Game Developers Conference is my favorite convention. When I say this I don't just mean that it's my favorite gaming convention; it's my favorite convention of any industry I've been to. 

The laziest advantage of GDC for me, and the most obvious and stupid reason to love it, is that it's located relatively near where I live and about two blocks from my former day job in San Francisco. Getting there has always been monumentally easy, and even before I began writing about games, I had friends working in the industry who attended the con. While the issue of proximity doesn't ultimately count for much, it's one of the many reasons I love it.

 

My favorite thing about GDC are the actual talks, and as far as I can tell, they are the best place—outside game development itself—to learn how it actually works. There is a perception, in our cult-of-personality idea of media development, that games are constructed from the top-down by big-name designers whose design documents are the equivalent of sanctified stone tablets inscribed with laws from which there can be no deviation. While this may actually be true in some very limited cases, what becomes clear relatively quick from listening to these talks is that game design is far more collaborative than any other creative medium out there.

The story that emerges from talks by programmers, designers, animators, art directors, producers, and writers, is that as they keep trying things, everything changes, and everyone's contributions mesh in a way that is unlike any other medium—as hard work and happy accidents mix together in a soup that eventually becomes a game. The flexibility of game developers to be able to incorporate those changes that make the game better iis probably the greatest unsung skill that everyone working in games seems to know about, but no one seems to ever fully acknowledge. Unless, you're at GDC, that is.

I also love GDC because there are times when, since they are mainly addressing other developers, speakers are shockingly honest. Last year at Sony's Project Morpheus reveal, we all knew we were going to a talk where there would be a reveal of the new tech, but we had no idea how it was going to be presented. I also expected a 45-minute list of Sony's technological achievements going back through its storied past, and about five minutes of actual information. Instead Shuhei Yoshida came out and showcased the tech, asking developers to make games for it. It was the opposite of the general PR-approved reveal.  

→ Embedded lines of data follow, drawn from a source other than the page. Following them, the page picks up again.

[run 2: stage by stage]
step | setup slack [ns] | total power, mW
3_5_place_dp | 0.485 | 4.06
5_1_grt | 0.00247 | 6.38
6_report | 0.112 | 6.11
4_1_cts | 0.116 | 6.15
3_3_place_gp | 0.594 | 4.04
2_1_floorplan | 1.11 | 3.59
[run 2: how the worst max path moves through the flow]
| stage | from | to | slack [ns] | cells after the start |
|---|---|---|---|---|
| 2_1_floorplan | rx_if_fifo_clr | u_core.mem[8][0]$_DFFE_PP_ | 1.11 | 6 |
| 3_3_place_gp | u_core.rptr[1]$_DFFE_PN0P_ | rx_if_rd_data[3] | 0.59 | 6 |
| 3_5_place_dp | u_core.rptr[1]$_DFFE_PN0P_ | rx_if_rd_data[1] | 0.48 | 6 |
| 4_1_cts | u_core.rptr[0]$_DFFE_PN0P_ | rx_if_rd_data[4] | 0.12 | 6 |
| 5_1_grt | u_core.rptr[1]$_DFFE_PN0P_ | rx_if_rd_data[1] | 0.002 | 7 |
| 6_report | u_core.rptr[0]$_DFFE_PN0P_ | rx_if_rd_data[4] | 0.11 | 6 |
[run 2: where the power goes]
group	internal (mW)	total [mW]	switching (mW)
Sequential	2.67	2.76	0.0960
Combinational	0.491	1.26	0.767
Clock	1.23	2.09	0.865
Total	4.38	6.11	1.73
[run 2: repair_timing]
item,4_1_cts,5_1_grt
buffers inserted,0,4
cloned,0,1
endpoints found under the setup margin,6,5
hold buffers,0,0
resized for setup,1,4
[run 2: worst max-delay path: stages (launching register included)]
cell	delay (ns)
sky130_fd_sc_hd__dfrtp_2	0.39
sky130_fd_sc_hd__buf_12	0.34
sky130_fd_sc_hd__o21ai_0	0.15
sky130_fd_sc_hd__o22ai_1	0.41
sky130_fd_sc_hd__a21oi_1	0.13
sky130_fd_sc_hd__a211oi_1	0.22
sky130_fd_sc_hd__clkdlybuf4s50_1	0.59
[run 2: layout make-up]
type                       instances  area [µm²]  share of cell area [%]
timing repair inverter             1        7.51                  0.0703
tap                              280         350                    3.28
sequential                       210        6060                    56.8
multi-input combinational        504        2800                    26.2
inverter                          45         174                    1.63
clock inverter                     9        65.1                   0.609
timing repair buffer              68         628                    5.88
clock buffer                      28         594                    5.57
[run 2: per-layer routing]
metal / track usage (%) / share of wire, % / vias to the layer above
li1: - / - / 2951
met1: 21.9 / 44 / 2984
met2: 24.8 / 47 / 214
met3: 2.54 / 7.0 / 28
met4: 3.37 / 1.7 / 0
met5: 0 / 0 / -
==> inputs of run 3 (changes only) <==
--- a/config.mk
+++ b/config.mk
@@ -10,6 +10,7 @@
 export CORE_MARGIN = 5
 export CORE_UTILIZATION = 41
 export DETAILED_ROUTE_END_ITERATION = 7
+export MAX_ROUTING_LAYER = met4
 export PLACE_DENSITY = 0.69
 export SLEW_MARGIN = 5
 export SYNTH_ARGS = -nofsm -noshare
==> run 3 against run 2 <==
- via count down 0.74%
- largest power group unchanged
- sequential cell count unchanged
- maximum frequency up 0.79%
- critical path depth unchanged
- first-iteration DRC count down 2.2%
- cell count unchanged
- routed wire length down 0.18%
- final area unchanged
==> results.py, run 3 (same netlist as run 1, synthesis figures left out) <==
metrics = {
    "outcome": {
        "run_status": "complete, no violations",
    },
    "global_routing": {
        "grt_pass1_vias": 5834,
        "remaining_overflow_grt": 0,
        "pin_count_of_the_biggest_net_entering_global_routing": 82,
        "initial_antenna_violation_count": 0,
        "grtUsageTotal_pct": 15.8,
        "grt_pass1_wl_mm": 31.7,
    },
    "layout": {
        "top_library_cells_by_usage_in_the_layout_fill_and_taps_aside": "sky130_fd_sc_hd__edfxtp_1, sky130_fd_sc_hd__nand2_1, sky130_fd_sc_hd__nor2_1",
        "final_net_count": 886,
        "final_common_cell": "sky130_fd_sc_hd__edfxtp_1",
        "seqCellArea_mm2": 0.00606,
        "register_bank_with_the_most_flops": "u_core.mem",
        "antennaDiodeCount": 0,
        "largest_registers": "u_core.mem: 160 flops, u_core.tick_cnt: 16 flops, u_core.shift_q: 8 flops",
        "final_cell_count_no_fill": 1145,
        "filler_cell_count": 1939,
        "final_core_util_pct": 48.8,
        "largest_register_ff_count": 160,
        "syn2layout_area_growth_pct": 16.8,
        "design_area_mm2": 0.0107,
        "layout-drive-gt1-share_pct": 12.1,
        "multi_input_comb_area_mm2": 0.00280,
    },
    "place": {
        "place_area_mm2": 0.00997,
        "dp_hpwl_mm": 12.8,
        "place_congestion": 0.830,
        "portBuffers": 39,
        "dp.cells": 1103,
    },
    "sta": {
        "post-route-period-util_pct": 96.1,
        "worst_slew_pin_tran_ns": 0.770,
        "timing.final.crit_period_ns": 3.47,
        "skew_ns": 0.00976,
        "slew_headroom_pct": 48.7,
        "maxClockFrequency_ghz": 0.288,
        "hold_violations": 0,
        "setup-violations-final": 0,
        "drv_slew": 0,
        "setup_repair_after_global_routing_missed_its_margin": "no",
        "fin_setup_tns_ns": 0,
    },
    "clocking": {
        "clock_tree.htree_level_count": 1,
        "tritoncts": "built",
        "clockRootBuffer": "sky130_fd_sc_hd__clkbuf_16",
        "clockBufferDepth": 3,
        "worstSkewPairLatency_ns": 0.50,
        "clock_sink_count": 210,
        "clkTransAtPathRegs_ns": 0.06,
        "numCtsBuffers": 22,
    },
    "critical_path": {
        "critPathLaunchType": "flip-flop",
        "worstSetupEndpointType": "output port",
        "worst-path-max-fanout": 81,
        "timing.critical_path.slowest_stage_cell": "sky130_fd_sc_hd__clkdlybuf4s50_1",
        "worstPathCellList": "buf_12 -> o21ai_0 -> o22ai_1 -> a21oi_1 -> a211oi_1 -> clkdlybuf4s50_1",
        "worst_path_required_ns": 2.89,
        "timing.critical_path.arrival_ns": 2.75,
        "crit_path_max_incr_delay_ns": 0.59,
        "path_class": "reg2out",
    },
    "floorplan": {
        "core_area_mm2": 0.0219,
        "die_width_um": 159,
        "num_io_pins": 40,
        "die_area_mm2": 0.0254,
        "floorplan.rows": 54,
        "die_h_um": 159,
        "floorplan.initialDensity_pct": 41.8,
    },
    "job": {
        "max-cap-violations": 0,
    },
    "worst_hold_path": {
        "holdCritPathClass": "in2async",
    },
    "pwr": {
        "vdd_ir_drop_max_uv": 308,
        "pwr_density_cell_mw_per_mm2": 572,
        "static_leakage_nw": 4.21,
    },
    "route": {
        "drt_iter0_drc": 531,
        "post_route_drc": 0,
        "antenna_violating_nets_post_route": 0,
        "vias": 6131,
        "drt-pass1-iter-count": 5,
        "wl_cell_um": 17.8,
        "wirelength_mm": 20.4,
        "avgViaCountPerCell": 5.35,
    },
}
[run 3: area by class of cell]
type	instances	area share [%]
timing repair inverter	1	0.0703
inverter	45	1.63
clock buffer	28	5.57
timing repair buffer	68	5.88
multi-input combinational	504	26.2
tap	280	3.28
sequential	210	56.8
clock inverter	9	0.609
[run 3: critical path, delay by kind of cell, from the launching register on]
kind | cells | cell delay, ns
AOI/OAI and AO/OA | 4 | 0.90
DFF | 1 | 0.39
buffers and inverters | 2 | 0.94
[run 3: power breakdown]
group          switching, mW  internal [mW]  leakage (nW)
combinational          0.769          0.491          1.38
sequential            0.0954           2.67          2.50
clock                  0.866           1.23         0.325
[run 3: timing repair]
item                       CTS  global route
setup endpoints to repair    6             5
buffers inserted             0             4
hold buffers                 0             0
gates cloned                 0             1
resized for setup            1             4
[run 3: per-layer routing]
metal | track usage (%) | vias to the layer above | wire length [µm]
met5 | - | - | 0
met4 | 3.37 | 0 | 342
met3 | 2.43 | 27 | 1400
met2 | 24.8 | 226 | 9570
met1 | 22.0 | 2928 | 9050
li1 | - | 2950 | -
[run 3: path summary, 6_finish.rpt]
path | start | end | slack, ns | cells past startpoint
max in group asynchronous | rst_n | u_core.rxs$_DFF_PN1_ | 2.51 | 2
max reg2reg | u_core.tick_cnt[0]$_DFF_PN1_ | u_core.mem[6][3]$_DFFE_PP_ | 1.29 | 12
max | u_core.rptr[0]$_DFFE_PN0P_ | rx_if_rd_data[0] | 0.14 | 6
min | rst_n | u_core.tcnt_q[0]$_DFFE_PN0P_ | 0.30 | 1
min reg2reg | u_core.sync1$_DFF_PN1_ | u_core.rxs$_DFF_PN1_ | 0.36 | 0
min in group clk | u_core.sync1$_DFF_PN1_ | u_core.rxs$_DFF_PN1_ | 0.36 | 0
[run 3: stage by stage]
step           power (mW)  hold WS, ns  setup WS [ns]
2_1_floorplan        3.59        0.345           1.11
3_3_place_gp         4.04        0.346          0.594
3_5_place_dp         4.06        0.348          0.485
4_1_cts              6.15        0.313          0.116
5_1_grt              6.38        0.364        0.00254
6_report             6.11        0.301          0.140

This honesty is a rare commodity in circles where developers and press cohabit. In most game preview situations, the hardware or games the press is shown is carefully managed with PR and marketing people on-hand to keep the developers in line. GDC, however, often houses games in various states of completion, with less polished showings where we can see the games as they develop.

 

Last year I attended a narrative talk by one of the writers of Far Cry 3, whose talk was fairly self-congratulatory about how he was able to subvert the player's expectations to force them to examine their own morality in play choices. His talk was followed immediately by another speaker, who had a section specifically about what he felt was the abject failure of Far Cry 3's story to achieve those same goals. The process, and its conclusions, can be messy in retrospect, especially when viewed from both inside and outside the development process.

GDC displays that in all its glory. For a week, a lot of the sheen and carefully pulled quotes fall away, leaving just people comparing notes on how they build their games and sharing information so all games can be better made. That's quite amazing, and is why I look forward to coming back every year.